• INFORMATION
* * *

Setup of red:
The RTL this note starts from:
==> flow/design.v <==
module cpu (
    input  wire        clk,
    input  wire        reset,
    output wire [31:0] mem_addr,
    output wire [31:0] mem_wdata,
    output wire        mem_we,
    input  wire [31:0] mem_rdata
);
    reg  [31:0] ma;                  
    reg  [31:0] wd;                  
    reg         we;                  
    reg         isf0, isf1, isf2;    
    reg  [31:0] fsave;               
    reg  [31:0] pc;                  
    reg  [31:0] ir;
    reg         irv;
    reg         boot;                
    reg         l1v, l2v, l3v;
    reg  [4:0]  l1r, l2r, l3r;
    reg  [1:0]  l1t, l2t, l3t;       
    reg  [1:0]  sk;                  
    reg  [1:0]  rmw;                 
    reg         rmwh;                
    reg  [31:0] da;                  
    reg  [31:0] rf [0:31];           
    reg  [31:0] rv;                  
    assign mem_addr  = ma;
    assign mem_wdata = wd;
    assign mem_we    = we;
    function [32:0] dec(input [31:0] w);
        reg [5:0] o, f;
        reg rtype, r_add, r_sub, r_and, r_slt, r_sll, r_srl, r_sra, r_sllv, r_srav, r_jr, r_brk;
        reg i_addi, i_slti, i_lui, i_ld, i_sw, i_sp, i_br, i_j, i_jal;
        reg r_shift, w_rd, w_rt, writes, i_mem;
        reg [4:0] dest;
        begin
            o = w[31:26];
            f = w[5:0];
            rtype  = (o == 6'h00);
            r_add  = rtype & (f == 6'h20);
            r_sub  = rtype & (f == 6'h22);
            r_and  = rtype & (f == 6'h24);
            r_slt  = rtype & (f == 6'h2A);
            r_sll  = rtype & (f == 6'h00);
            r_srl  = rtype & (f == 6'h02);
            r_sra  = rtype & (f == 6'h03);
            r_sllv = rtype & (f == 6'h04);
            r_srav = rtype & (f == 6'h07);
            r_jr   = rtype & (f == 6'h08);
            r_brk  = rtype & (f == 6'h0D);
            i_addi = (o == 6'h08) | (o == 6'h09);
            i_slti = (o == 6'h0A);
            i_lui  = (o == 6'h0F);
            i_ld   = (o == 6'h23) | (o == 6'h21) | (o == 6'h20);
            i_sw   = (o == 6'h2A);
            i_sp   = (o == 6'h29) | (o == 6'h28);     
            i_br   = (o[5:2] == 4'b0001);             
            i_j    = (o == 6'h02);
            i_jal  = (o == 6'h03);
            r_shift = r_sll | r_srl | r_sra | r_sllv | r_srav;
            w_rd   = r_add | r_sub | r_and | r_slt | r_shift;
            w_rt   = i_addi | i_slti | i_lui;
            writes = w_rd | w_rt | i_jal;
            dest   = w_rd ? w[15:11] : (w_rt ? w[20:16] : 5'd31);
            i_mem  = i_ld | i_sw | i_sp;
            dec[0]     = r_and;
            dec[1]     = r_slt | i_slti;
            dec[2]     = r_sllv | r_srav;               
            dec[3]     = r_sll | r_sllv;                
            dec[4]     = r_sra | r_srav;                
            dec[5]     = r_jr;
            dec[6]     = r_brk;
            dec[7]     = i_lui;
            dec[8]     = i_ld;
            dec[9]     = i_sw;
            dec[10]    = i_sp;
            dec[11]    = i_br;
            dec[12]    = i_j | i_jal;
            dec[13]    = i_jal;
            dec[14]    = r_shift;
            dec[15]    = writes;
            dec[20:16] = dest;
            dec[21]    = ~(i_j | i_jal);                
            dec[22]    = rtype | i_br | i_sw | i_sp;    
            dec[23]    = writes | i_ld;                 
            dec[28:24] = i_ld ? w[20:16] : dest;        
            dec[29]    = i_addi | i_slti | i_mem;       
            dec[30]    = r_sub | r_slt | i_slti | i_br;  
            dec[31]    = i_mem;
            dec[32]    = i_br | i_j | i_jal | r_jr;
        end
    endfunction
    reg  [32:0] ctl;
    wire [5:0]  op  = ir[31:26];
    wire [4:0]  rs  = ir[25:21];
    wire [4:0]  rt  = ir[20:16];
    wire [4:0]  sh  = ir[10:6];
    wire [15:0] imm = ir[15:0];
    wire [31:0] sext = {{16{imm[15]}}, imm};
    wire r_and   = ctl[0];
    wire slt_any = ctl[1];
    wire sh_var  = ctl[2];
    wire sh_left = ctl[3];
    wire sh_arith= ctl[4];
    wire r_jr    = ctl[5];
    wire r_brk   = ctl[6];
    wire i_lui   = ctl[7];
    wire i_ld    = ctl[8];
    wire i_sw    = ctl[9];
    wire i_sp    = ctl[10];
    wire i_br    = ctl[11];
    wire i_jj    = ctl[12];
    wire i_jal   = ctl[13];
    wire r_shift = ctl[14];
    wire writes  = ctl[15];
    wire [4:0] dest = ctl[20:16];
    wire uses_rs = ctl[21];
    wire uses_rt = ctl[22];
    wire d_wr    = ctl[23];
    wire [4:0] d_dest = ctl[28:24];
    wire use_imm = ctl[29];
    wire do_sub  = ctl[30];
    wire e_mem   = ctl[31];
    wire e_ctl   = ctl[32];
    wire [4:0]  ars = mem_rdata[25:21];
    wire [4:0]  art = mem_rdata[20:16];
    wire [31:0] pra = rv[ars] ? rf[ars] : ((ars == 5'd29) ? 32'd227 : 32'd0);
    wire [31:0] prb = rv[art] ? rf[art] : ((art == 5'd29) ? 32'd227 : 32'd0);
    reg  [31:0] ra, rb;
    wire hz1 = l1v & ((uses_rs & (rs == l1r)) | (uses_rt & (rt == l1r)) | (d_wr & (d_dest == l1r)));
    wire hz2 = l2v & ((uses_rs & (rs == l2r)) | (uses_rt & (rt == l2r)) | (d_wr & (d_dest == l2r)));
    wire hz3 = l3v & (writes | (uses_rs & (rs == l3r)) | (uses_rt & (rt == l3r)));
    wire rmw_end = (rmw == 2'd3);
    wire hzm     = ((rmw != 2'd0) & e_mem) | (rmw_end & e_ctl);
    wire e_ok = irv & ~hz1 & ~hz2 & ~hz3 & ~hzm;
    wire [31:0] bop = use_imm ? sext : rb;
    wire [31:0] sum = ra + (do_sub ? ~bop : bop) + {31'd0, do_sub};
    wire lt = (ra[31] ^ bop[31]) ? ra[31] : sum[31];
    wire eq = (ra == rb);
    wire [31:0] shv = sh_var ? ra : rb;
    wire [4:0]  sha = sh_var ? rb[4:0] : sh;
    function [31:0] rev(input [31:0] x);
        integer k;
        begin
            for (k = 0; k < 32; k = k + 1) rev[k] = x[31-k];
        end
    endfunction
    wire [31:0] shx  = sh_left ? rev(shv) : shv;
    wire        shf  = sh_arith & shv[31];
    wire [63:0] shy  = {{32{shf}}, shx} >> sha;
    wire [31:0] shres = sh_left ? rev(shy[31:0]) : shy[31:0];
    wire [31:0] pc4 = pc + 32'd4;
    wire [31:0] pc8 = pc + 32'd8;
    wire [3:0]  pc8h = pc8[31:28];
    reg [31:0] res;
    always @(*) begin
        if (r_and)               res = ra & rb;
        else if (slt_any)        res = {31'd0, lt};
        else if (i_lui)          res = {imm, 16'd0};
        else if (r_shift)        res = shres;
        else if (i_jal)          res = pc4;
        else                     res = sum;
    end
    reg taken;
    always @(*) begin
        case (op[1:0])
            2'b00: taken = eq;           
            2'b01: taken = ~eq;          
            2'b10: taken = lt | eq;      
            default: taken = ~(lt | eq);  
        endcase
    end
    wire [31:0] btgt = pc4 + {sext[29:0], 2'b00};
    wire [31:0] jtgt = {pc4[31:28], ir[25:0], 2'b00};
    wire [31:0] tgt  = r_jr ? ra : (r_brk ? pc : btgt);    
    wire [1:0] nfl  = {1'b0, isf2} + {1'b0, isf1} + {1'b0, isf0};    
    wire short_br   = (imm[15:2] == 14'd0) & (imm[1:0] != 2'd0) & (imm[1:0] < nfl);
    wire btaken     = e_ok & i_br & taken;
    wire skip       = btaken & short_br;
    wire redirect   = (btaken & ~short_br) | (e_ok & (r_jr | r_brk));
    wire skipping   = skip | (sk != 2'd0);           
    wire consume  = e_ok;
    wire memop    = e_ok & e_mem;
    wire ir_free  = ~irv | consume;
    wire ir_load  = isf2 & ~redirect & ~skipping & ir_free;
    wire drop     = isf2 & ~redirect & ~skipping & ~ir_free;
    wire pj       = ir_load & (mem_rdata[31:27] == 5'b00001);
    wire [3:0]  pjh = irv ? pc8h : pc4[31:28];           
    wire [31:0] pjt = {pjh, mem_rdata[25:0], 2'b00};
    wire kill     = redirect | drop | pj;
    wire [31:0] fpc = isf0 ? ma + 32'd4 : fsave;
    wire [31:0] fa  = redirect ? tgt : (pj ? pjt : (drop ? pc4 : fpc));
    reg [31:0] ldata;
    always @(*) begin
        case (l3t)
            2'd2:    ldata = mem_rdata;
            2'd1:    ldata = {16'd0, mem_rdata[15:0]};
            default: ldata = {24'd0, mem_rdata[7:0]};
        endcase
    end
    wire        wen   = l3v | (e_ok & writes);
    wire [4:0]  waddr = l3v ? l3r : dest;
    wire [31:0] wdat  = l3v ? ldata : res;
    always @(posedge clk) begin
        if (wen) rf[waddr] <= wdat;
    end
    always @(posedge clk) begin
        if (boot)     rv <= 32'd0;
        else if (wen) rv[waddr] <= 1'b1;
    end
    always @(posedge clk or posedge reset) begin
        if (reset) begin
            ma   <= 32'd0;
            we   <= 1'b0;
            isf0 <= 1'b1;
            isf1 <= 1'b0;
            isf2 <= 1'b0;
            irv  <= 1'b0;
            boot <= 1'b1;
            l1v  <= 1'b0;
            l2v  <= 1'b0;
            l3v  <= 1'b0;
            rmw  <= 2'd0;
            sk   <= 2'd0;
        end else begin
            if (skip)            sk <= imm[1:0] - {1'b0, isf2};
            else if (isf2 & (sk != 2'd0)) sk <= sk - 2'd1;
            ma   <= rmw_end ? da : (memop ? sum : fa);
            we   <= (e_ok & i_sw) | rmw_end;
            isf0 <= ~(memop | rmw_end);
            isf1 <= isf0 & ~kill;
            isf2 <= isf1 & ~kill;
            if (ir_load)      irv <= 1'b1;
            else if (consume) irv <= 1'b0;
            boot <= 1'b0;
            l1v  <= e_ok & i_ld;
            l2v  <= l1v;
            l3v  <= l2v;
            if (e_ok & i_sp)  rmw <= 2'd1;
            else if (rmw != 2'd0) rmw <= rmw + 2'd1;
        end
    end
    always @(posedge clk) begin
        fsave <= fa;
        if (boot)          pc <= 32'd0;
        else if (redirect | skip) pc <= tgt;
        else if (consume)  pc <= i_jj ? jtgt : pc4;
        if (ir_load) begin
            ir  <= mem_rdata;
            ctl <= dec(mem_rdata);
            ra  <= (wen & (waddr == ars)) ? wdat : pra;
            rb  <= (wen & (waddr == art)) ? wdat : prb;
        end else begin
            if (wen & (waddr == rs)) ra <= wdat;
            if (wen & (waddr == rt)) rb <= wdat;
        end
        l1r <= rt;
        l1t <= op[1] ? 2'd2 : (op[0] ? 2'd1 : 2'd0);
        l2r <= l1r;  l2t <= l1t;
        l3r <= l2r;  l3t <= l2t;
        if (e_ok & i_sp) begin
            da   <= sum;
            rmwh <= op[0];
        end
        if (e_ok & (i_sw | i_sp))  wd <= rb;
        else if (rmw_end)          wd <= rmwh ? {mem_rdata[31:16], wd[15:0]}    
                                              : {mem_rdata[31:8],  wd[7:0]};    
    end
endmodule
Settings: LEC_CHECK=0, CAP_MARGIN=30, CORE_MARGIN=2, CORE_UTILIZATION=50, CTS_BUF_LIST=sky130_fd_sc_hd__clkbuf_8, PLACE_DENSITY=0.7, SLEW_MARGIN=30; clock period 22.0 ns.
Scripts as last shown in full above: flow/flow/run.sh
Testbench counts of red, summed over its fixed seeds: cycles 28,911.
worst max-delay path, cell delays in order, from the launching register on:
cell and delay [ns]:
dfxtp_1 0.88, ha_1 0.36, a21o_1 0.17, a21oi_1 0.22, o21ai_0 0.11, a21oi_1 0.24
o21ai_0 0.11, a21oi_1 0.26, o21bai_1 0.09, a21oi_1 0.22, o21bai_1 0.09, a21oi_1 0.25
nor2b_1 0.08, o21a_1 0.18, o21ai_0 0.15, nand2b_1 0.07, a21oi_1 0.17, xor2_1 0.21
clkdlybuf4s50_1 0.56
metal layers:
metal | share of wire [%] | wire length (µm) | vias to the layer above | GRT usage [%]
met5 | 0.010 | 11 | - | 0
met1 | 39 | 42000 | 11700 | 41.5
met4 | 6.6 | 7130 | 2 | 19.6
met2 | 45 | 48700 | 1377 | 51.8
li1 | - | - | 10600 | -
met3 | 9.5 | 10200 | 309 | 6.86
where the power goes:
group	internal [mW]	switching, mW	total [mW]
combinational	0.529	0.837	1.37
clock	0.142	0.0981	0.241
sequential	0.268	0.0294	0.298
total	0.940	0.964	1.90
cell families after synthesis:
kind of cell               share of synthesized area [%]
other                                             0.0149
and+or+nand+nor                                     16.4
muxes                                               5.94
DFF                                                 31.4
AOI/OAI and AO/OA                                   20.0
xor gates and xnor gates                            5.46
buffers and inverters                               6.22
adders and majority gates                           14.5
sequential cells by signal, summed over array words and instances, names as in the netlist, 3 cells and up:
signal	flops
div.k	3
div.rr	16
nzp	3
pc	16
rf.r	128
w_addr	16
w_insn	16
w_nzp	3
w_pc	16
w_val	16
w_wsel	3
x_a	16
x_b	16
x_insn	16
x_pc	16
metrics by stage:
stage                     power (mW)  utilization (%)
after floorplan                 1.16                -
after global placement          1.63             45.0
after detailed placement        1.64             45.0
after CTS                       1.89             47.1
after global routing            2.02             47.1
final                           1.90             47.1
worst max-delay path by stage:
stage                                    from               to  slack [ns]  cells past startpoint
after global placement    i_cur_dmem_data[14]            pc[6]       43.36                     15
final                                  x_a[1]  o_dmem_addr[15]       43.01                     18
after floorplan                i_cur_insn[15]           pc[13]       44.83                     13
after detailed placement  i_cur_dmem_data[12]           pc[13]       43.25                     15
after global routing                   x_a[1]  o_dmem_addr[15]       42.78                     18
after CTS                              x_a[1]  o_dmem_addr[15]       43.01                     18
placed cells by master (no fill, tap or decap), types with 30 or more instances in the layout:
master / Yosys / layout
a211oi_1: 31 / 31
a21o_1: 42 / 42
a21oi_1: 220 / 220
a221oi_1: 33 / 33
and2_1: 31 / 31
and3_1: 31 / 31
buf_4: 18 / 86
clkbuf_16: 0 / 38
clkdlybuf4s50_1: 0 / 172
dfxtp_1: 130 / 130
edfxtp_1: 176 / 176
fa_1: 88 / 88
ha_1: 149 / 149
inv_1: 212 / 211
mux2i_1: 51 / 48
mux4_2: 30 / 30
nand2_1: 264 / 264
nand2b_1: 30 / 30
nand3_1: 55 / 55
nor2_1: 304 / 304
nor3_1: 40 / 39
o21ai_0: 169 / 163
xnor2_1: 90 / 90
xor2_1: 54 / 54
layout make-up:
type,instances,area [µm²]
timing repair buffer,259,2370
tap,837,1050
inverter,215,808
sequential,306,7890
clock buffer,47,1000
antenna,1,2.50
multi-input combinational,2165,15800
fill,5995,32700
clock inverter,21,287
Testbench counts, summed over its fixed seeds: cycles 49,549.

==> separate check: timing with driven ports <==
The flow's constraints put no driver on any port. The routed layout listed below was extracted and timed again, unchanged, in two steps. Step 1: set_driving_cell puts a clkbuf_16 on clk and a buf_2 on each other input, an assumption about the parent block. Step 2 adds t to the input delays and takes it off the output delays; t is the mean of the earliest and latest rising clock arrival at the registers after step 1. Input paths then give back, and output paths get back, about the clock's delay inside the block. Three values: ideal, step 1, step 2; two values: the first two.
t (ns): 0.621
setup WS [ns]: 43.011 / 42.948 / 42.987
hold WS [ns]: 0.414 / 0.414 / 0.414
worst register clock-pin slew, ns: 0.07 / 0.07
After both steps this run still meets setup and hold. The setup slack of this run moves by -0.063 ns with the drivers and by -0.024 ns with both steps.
What follows belongs to an exercise in optimizing a design on an open flow for small area and a short achievable clock period; a production flow would make more cautious choices.

## oak
==> flow/design.v <==
module lzc54(input [53:0] x, output [5:0] n);
    wire [63:0] v = {x, 10'h3ff};    
    wire [31:0] z1;        
    wire [31:0] c1;        
    genvar i;
    generate
        for (i = 0; i < 32; i = i + 1) begin : l1
            assign z1[i] = ~(v[2*i+1] | v[2*i]);
            assign c1[i] = ~v[2*i+1];
        end
    endgenerate
    wire [15:0] z2; wire [31:0] c2;
    generate
        for (i = 0; i < 16; i = i + 1) begin : l2
            assign z2[i] = z1[2*i+1] & z1[2*i];
            assign c2[2*i+1:2*i] = z1[2*i+1] ? {1'b1, c1[2*i]} : {1'b0, c1[2*i+1]};
        end
    endgenerate
    wire [7:0] z3; wire [23:0] c3;
    generate
        for (i = 0; i < 8; i = i + 1) begin : l3
            assign z3[i] = z2[2*i+1] & z2[2*i];
            assign c3[3*i+2:3*i] = z2[2*i+1] ? {1'b1, c2[4*i+1:4*i]} : {1'b0, c2[4*i+3:4*i+2]};
        end
    endgenerate
    wire [3:0] z4; wire [15:0] c4;
    generate
        for (i = 0; i < 4; i = i + 1) begin : l4
            assign z4[i] = z3[2*i+1] & z3[2*i];
            assign c4[4*i+3:4*i] = z3[2*i+1] ? {1'b1, c3[6*i+2:6*i]} : {1'b0, c3[6*i+5:6*i+3]};
        end
    endgenerate
    wire [1:0] z5; wire [9:0] c5;
    generate
        for (i = 0; i < 2; i = i + 1) begin : l5
            assign z5[i] = z4[2*i+1] & z4[2*i];
            assign c5[5*i+4:5*i] = z4[2*i+1] ? {1'b1, c4[8*i+3:8*i]} : {1'b0, c4[8*i+7:8*i+4]};
        end
    endgenerate
    assign n = z5[1] ? {1'b1, c5[4:0]} : {1'b0, c5[9:5]};
endmodule
module pfx_add #(parameter N = 54, parameter KIND = 0) (input [N-1:0] x, input [N-1:0] y, input cin, output [N-1:0] s);
    localparam L = (N > 32) ? 6 : (N > 16) ? 5 : (N > 8) ? 4 : 3;   
    wire [N-1:0] g0 = x & y;
    wire [N-1:0] p0 = x ^ y;
    wire [N-1:0] G [0:L];
    wire [N-1:0] P [0:L];
    assign G[0] = {g0[N-1:1], g0[0] | (p0[0] & cin)};
    assign P[0] = p0;
    genvar l, i;
    generate
        if (KIND == 0) begin : sk   
            for (l = 0; l < L; l = l + 1) begin : lv
                for (i = 0; i < N; i = i + 1) begin : b
                    if ((i >> l) & 1) begin
                        localparam integer j = ((i >> l) << l) - 1;
                        assign G[l+1][i] = G[l][i] | (P[l][i] & G[l][j]);
                        assign P[l+1][i] = P[l][i] & P[l][j];
                    end else begin
                        assign G[l+1][i] = G[l][i];
                        assign P[l+1][i] = P[l][i];
                    end
                end
            end
        end else begin : ks   
            for (l = 0; l < L; l = l + 1) begin : lv
                for (i = 0; i < N; i = i + 1) begin : b
                    if (i >= (1 << l)) begin
                        assign G[l+1][i] = G[l][i] | (P[l][i] & G[l][i - (1 << l)]);
                        assign P[l+1][i] = P[l][i] & P[l][i - (1 << l)];
                    end else begin
                        assign G[l+1][i] = G[l][i];
                        assign P[l+1][i] = P[l][i];
                    end
                end
            end
        end
    endgenerate
    wire [N-1:0] c = {G[L][N-2:0], cin};
    assign s = p0 ^ c;
endmodule
module sigadd(input [53:0] x, input [53:0] y, input cin, output [53:0] sum);
    pfx_add #(.N(54), .KIND(0)) u_pfx(.x(x), .y(y), .cin(cin), .s(sum));
endmodule
module dfa_pre(
    input  [63:0] a, input [63:0] b,
    output        sx,         
    output [10:0] ex,         
    output [51:0] mx,         
    output [52:0] ty,         
    output [5:0]  dsh,        
    output        big,        
    output        sub,        
    output        eqe         
);
    wire [10:0] ea = a[62:52], eb = b[62:52];
    wire [11:0] dab = {1'b0, ea} - {1'b0, eb};
    wire [10:0] dba = eb - ea;
    wire        swe = dab[11];                  
    wire [10:0] d   = swe ? dba : dab[10:0];
    assign      eqe = ea == eb;
    assign      sx  = swe ? b[63] : a[63];
    assign ex   = swe ? eb : ea;
    assign mx   = swe ? b[51:0] : a[51:0];
    assign ty   = swe ? {|ea, a[51:0]} : {|eb, b[51:0]};
    assign dsh  = d[5:0];
    assign big  = |d[10:6];
    assign sub  = a[63] ^ b[63];
endmodule
module dfa_post(
    input         sx, input [10:0] ex, input [51:0] mx, input [52:0] ty,
    input  [5:0]  dsh, input big, input sub, input eqe,
    output [52:0] p,          
    output [1:0]  k,          
    output [11:0] se,         
    output        inf         
);
    wire        yz = ~|ty;
    wire        xz = ~|{ex, mx};
    wire        lzero = xz | yz;                
    wire        hz = xz & yz;                   
    wire        tie = eqe & (ty[51:0] > mx);
    wire        invx = sub & tie;               
    wire        invy = sub & ~tie;              
    wire        s1 = sx ^ (sub & (tie | hz));
    assign      inf = &ex;                      
    wire [52:0] tx = {|ex, mx};
    wire [52:0] t3 = ty >> (dsh | {6{big}});     
    wire [53:0] sum;
    sigadd u_add(.x({invx, tx ^ {53{invx}}}), .y({invy, t3 ^ {53{invy}}}), .cin(sub), .sum(sum));
    wire [5:0]  sh;
    lzc54 u_lzc(.x({sum[53], sum[52] | lzero, sum[51:0]}), .n(sh));
    wire        zres = sh[5] & sh[4] & sh[2] & sh[1];    
    wire [52:0] n5 = sh[5] ? {sum[20:0], 32'd0} : sum[52:0];
    wire [52:0] n4 = sh[4] ? {n5[36:0], 16'd0} : n5;
    wire [52:0] n3 = sh[3] ? {n4[44:0], 8'd0} : n4;
    assign      p  = sh[2] ? {n3[48:0], 4'd0} : n3;
    assign      k = sh[1:0];
    wire [10:0] e1p = ex + 11'd1;
    wire [4:0]  eh1 = e1p[10:6] - 5'd1;
    wire [6:0]  el  = {1'b0, e1p[5:0]} - {1'b0, sh};
    wire [10:0] e   = {el[6] ? eh1 : e1p[10:6], el[5:0]};
    assign se[11]   = ~inf & ~zres & s1;
    assign se[10:0] = inf ? 11'h7ff : (zres ? 11'd0 : e);
endmodule
module dfa_out(input [52:0] p, input [1:0] k, input inf, output [51:0] m);
    wire [52:0] q = p << k;
    assign m = {52{inf}} | q[52:1];
endmodule
module fp64_add(input clk, input [63:0] a, input [63:0] b, output [63:0] s);
    wire        sx_d, big_d, sub_d, eqe_d;
    wire [10:0] ex_d;
    wire [51:0] mx_d;
    wire [52:0] ty_d;
    wire [5:0]  dsh_d;
    reg         sx_q, big_q, sub_q, eqe_q;
    reg  [10:0] ex_q;
    reg  [51:0] mx_q;
    reg  [52:0] ty_q;
    reg  [5:0]  dsh_q;
    wire [52:0] p_d;
    wire [1:0]  k_d;
    wire [11:0] se_d;
    wire        inf_d;
    reg  [52:0] p_q;
    reg  [1:0]  k_q;
    reg  [11:0] se_q;
    reg         inf_q;
    dfa_pre  u_pre(.a(a), .b(b), .sx(sx_d), .ex(ex_d), .mx(mx_d), .ty(ty_d), .dsh(dsh_d), .big(big_d),
                   .sub(sub_d), .eqe(eqe_d));
    dfa_post u_post(.sx(sx_q), .ex(ex_q), .mx(mx_q), .ty(ty_q), .dsh(dsh_q), .big(big_q), .sub(sub_q),
                    .eqe(eqe_q), .p(p_d), .k(k_d), .se(se_d), .inf(inf_d));
    dfa_out  u_out(.p(p_q), .k(k_q), .inf(inf_q), .m(s[51:0]));
    assign s[63:52] = se_q;
    always @(posedge clk) begin
        sx_q    <= sx_d;
        ex_q    <= ex_d;
        mx_q    <= mx_d;
        ty_q    <= ty_d;
        dsh_q   <= dsh_d;
        big_q   <= big_d;
        sub_q   <= sub_d;
        eqe_q   <= eqe_d;
        p_q     <= p_d;
        k_q     <= k_d;
        se_q    <= se_d;
        inf_q   <= inf_d;
    end
endmodule
export LEC_CHECK = 0
export CAP_MARGIN = 20
export CORE_MARGIN = 2
export CORE_UTILIZATION = 25
export SLEW_MARGIN = 20
create_clock -name core_clock -period 30.0 [get_ports {clk}]
standard.sh (not shown) runs the stock make flow with config.mk's settings and CLKGATE_MAP_FILE= SYNTH_SCRIPT=/design/flow/synth_recipe.tcl, a recipe that flattens the netlist after the stock synthesis.
==> flow/flow/run.sh <==
#!/bin/bash
# Layout flow: the standard flow with an area-oriented ABC mapping script
# (flow/abc.script replaces ORFS's abc_speed.script; registers unchanged),
# plain buffers on the ports, a denser floorplan, and timing repair that
# aims for setup slack of 21 ns at the design's clock.
set -euo pipefail
cp -r "$FLOW_HOME/scripts" scripts_mod
cp flow/abc.script scripts_mod/abc_speed.script
bash standard.sh SCRIPTS_DIR="$PWD/scripts_mod" \
  "BUFFER_PORTS_ARGS=-buffer_cell sky130_fd_sc_hd__buf_1" \
  CORE_UTILIZATION=45 SETUP_SLACK_MARGIN=21 CTS_BUF_LIST=sky130_fd_sc_hd__clkbuf_8 ADDER_MAP_FILE= finish > standard.log 2>&1
==> flow/flow/abc.script <==
strash
dch
map -a
topo
stime -c
### oak -> pine
-- flow/flow/run.sh --
<<< oak, line 5
# aims for setup slack of 21 ns at the design's clock.
>>> pine, line 5
# aims for setup slack of 21.5 ns at the design's clock.
<<< oak, line 11
  CORE_UTILIZATION=45 SETUP_SLACK_MARGIN=21 CTS_BUF_LIST=sky130_fd_sc_hd__clkbuf_8 ADDER_MAP_FILE= finish > standard.log 2>&1
>>> pine, line 11
  CORE_UTILIZATION=45 SETUP_SLACK_MARGIN=21.5 CTS_BUF_LIST=sky130_fd_sc_hd__clkbuf_8 ADDER_MAP_FILE= finish > standard.log 2>&1
pine completed end to end with timing, DRC and antenna clean. Going from oak to pine, area after synthesis roughly the same; post-layout utilization of the core higher; achievable frequency higher. [pine vs oak] post-place setup slack: higher in pine. In the tables for oak and pine, sum of net half-perimeters after detailed placement reads higher with pine.
No run of this note included a check of the RTL's function; only the layout flow was run.

port drivers added, routing unchanged:
In the flow no input, the clock included, has a driving cell. The finished layouts below were timed again as built, in two steps.
Step 1 (the two cells are an assumption about what drives the block):
set clk [get_ports {clk}]
set_driving_cell -lib_cell sky130_fd_sc_hd__clkbuf_16 $clk
set_driving_cell -lib_cell sky130_fd_sc_hd__buf_2 [delete_from_list [all_inputs] $clk]
Step 2 also shifts input and output timing later by t, the mid clock arrival at the registers, as if the neighbouring blocks saw the same clock.
Slacks: no drivers / after step 1 / after step 2; pairs: no drivers / after step 1.
run | shift t [ns] | slack for setup (ns) | worst slew at a driven data input, ns
oak | 0.593 | 21.212 / 21.243 / 20.650 | 0.07
pine | 0.605 | 21.738 / 21.683 / 21.138 | 0.06
After both steps setup and hold are still met in every run listed. The setup slack of pine, which loses most, moves by -0.055 ns with the drivers and by -0.600 ns with both steps.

• EXERCISE GOAL
What lines in the material mention "shres"? Copy every one of them.

• COMPLETED EXERCISE
    wire [31:0] shres = sh_left ? rev(shy[31:0]) : shy[31:0];
        else if (r_shift)        res = shres;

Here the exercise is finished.